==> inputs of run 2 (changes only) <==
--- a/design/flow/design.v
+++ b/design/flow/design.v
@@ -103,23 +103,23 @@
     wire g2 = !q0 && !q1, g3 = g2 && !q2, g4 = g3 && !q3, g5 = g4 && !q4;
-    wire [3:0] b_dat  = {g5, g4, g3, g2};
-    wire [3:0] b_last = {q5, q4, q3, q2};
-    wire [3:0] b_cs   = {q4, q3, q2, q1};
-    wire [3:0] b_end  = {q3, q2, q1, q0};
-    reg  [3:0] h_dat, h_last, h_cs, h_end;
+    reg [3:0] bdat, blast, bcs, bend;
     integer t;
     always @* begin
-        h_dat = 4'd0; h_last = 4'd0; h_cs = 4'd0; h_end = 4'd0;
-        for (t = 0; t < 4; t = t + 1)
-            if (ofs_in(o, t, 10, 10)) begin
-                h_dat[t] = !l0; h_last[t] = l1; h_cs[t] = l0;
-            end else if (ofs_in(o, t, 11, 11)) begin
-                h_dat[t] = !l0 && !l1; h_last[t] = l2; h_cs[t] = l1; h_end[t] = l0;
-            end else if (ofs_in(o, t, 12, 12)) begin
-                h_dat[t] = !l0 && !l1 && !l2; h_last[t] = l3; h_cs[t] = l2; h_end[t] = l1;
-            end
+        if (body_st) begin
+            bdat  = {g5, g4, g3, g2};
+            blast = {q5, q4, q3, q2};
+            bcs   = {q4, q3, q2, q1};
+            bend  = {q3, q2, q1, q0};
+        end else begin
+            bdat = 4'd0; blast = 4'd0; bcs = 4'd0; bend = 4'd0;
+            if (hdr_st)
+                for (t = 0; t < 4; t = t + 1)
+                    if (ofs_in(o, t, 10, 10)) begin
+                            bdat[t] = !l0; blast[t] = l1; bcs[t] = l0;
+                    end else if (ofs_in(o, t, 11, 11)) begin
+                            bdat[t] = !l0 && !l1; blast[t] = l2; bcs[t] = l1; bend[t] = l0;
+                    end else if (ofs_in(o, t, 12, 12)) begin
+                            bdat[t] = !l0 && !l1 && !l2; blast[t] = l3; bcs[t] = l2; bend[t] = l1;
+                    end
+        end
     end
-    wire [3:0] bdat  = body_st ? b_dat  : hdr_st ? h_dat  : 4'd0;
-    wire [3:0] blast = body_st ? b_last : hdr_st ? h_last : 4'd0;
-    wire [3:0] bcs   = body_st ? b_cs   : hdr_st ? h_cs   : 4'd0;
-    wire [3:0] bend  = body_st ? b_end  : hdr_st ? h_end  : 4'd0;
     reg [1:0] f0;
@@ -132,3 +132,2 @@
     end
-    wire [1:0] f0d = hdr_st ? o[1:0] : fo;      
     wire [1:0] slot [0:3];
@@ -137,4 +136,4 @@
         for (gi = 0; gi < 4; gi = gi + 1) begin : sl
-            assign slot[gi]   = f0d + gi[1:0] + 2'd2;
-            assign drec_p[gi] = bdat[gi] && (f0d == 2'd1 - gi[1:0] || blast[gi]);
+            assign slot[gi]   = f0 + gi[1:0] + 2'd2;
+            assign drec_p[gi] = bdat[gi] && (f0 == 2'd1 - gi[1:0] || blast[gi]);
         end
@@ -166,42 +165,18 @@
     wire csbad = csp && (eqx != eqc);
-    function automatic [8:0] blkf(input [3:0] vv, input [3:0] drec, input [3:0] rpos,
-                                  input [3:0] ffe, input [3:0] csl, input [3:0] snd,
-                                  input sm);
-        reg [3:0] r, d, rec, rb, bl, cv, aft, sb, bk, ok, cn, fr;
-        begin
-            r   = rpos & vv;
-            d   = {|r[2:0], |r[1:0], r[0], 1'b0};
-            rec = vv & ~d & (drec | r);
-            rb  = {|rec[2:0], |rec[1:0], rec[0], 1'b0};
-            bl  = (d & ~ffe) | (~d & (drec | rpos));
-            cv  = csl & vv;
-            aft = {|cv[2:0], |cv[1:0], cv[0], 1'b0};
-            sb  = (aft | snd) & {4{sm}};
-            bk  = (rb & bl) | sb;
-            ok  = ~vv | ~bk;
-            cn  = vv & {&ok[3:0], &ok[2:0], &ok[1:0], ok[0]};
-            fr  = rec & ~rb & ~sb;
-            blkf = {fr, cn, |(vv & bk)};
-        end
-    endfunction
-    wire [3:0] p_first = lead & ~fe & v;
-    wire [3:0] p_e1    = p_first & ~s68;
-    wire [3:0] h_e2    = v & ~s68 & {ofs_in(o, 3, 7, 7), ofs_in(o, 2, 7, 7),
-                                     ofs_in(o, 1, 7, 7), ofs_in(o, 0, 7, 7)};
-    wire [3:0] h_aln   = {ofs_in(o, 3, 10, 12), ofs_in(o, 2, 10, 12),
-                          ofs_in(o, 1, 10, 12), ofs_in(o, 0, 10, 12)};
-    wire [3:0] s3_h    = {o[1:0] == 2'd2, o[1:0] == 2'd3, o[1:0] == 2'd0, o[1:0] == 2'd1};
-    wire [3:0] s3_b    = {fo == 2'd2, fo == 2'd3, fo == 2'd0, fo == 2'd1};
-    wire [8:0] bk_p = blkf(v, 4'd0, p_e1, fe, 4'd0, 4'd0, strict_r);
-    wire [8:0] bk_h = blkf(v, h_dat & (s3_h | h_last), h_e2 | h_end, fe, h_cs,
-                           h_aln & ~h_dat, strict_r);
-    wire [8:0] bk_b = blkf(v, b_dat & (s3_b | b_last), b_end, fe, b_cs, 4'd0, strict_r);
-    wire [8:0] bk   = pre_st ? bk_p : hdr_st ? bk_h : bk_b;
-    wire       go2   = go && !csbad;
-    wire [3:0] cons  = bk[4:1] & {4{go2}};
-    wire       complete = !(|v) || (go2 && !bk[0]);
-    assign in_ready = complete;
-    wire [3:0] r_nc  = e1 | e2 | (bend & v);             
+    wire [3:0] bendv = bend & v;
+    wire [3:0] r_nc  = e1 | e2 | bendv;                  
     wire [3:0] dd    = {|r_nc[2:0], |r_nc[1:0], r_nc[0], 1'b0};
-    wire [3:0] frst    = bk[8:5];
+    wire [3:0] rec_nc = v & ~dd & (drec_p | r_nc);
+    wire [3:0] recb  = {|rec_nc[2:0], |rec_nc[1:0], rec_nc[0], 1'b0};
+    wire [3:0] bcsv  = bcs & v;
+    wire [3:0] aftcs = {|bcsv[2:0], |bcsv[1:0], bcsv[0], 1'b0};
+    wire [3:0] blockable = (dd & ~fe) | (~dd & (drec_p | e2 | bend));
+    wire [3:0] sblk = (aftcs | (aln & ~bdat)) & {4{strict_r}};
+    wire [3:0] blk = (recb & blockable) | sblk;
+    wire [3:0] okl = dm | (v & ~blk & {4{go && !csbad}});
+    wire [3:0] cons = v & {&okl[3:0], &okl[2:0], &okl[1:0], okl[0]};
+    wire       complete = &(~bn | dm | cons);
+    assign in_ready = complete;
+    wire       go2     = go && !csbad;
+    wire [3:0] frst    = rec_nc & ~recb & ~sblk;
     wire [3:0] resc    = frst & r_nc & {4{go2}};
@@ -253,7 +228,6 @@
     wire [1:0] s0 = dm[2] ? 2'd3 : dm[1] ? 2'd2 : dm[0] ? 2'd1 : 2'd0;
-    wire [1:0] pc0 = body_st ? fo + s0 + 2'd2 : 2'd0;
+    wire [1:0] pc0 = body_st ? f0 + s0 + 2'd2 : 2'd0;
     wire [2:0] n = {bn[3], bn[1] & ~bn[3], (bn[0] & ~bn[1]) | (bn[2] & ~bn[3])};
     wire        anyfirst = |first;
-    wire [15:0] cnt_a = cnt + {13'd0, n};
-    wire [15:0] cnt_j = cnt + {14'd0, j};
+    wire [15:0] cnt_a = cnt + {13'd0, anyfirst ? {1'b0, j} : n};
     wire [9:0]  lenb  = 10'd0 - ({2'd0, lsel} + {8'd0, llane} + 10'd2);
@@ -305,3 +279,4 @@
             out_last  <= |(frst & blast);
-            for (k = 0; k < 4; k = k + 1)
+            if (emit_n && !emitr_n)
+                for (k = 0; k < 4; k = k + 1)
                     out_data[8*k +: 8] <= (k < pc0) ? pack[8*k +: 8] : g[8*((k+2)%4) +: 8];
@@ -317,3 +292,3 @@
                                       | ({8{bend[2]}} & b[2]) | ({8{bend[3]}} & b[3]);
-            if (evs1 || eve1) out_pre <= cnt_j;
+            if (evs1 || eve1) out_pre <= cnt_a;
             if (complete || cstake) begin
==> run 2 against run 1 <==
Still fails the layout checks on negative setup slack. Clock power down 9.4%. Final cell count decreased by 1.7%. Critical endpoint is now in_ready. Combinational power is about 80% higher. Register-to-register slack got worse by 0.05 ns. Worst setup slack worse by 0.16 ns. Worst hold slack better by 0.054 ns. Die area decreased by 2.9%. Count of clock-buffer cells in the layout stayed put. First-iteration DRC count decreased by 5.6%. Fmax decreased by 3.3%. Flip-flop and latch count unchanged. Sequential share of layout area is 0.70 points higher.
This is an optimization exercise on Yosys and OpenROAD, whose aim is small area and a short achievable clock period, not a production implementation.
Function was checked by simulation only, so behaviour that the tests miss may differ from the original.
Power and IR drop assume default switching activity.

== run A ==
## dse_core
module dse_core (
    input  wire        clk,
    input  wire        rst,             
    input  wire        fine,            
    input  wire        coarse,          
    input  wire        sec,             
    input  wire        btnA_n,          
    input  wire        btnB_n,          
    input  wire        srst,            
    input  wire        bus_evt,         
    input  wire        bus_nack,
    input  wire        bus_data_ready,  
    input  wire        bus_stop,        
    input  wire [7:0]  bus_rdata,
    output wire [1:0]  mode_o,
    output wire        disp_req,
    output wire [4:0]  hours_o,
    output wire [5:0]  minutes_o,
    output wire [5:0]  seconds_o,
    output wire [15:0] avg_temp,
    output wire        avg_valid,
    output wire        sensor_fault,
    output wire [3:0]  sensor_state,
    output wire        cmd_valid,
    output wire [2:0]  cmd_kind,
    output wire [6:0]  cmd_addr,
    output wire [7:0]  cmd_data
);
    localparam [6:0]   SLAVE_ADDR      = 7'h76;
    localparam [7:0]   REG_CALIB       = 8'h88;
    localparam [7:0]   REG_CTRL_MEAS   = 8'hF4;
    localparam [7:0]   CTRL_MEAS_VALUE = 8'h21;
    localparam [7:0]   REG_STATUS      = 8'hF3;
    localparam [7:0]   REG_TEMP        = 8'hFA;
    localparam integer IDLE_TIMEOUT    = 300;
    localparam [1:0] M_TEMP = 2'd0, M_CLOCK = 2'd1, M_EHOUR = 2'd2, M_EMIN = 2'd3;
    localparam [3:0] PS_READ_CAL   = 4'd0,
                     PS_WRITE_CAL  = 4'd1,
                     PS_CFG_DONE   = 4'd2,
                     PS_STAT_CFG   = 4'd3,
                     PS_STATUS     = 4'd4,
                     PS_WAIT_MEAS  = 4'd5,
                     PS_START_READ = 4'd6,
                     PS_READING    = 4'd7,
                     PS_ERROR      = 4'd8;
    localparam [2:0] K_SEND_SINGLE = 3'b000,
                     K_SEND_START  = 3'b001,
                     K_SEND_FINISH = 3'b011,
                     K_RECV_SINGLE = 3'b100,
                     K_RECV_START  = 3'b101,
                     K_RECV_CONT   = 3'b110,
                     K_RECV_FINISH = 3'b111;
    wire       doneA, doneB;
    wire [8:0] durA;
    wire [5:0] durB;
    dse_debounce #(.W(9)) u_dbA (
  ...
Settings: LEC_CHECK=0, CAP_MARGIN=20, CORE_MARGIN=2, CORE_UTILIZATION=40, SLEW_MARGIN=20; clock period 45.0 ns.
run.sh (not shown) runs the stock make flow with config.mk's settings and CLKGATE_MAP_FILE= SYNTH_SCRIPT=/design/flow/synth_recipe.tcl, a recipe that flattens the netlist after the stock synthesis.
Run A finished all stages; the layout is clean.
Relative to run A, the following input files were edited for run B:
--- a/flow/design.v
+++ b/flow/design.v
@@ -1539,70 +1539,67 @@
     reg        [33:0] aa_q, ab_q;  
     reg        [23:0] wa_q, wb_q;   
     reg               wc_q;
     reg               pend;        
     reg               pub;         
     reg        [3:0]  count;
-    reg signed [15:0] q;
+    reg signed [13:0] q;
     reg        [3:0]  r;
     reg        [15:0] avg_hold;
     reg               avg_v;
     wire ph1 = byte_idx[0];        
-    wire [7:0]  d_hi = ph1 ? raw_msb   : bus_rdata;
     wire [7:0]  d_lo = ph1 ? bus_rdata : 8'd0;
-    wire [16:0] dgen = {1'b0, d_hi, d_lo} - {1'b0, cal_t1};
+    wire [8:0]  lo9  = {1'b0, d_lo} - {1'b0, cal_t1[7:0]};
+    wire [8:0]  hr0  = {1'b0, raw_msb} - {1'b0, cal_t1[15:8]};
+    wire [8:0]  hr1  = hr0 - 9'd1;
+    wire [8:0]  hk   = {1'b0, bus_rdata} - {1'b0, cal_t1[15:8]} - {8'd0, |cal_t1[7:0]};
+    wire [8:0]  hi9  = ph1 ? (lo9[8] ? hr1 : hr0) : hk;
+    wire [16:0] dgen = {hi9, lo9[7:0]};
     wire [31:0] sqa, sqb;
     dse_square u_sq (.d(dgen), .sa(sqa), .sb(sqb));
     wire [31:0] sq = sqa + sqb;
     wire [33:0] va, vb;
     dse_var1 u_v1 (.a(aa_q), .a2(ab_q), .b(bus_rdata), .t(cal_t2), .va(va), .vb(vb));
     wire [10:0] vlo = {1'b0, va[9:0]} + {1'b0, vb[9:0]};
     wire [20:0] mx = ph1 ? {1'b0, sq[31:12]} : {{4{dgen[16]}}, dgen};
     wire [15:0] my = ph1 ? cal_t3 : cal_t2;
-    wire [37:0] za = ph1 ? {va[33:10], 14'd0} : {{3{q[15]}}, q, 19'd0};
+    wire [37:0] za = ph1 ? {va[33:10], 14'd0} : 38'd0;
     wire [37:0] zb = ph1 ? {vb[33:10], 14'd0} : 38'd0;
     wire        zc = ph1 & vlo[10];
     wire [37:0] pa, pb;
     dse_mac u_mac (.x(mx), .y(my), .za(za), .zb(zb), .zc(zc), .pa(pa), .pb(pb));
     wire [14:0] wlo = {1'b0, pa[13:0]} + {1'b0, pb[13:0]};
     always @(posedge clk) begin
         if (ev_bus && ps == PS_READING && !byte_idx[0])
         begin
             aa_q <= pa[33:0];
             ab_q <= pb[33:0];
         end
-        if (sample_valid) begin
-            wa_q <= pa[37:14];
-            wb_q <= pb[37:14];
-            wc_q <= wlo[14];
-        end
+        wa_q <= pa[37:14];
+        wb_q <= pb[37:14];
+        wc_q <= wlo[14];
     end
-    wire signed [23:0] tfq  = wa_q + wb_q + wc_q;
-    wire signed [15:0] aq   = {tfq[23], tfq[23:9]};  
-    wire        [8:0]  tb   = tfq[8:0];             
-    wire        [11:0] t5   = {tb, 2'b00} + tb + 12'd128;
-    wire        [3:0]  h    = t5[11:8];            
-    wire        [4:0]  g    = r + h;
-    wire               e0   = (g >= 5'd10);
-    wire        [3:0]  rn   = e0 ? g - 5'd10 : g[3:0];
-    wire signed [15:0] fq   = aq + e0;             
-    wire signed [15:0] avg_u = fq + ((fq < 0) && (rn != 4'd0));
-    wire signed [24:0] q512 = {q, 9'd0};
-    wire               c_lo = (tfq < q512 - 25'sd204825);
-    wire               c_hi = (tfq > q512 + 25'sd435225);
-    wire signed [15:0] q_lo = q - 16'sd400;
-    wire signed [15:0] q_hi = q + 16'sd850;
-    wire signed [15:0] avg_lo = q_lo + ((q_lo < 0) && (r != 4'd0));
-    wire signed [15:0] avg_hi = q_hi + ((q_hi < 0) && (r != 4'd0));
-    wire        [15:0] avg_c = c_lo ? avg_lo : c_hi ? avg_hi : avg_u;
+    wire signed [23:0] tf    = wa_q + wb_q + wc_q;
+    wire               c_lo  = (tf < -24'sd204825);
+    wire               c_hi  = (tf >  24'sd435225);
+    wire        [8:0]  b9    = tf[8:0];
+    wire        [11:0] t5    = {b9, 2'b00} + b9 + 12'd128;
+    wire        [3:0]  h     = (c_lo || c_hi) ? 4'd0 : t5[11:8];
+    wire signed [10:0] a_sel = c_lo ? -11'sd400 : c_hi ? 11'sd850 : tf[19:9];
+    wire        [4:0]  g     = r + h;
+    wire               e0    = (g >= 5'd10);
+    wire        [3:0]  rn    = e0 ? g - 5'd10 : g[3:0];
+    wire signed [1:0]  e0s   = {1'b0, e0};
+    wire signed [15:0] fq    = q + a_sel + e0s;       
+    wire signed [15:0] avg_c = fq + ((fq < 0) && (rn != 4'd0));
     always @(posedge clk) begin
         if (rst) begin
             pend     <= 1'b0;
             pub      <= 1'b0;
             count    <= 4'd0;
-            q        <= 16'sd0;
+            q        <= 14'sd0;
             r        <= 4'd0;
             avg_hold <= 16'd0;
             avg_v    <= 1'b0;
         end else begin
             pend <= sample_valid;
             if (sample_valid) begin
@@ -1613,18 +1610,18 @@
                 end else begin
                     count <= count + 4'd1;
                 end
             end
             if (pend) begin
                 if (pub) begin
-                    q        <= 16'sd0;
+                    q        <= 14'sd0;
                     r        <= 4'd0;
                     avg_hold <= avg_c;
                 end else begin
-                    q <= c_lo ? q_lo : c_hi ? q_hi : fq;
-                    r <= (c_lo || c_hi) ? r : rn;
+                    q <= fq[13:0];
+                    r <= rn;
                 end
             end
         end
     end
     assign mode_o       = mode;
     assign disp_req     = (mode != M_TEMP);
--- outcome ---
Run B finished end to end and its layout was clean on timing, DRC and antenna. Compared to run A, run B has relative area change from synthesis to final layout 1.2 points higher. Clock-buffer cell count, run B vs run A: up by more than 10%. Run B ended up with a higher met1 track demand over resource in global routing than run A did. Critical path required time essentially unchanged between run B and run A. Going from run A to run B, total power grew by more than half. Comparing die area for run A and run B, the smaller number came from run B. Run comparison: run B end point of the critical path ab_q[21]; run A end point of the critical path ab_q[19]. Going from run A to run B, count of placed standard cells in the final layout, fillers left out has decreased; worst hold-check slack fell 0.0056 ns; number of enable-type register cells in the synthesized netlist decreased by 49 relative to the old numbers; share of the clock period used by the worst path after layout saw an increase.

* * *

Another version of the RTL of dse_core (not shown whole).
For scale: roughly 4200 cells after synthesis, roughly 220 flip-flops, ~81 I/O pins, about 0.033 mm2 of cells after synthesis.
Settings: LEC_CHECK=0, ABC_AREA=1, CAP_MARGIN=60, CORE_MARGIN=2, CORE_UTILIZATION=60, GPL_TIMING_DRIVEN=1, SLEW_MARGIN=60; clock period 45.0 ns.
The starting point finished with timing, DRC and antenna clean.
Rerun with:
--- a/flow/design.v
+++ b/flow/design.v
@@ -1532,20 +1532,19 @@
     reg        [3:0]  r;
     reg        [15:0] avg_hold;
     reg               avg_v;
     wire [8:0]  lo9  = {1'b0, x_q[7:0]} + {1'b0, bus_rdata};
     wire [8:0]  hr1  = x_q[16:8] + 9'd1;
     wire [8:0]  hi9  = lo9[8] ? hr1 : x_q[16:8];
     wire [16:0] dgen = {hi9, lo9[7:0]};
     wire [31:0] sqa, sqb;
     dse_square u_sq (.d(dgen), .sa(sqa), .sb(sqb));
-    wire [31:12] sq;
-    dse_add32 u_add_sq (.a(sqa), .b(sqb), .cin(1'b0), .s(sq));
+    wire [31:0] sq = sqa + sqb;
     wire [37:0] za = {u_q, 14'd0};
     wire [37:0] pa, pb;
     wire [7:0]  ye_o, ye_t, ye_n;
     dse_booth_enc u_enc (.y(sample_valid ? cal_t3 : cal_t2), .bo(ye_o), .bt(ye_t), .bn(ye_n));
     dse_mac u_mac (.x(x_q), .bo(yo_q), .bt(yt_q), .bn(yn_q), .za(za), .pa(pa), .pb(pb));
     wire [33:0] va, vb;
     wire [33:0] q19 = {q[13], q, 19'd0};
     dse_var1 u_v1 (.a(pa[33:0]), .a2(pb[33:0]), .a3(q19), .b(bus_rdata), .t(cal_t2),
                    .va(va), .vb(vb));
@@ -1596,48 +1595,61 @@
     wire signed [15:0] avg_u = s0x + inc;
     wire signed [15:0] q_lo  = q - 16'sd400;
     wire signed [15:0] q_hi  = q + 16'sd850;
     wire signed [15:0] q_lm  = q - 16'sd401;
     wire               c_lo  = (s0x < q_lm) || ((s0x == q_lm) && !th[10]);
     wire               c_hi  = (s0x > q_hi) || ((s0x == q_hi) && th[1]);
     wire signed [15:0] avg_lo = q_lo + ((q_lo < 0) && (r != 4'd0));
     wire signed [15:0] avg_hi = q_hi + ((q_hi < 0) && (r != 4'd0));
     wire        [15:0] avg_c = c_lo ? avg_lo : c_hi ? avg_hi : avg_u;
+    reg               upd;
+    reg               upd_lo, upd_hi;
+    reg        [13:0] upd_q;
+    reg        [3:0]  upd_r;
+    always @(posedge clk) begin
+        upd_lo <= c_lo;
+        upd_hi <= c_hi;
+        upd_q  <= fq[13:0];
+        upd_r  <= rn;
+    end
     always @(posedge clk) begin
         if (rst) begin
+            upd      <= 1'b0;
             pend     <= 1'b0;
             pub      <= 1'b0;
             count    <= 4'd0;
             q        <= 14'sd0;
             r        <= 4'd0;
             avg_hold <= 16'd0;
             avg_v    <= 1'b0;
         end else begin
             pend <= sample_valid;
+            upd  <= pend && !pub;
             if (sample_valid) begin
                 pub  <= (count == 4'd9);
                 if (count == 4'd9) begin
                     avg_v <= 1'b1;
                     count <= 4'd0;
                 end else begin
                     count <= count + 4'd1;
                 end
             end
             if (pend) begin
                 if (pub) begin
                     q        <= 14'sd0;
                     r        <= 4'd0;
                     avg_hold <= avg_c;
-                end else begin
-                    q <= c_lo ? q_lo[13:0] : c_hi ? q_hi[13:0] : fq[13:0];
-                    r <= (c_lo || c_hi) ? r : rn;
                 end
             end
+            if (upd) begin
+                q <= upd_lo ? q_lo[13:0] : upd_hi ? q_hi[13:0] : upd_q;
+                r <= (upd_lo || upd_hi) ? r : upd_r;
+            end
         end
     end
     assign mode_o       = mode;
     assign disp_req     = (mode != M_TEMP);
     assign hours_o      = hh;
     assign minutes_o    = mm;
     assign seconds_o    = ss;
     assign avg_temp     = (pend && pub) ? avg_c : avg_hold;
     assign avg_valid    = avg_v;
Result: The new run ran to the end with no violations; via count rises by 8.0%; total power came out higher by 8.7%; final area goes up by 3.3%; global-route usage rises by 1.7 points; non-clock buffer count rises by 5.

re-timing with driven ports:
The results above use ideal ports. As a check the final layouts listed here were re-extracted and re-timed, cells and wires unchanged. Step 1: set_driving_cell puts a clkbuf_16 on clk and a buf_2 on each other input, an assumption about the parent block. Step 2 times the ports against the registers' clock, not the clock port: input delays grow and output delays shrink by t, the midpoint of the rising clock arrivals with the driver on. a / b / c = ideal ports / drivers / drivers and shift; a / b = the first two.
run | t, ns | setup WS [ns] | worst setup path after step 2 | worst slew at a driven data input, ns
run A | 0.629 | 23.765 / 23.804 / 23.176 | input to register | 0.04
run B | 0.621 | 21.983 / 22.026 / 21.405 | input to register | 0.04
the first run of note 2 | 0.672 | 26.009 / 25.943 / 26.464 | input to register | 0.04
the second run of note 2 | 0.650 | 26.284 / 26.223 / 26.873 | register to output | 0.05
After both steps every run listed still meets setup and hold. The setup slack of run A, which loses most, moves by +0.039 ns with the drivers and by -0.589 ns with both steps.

## What the task asks
From the records, work out how many lines include "sblk" and respond with the number only.

## Answer section
3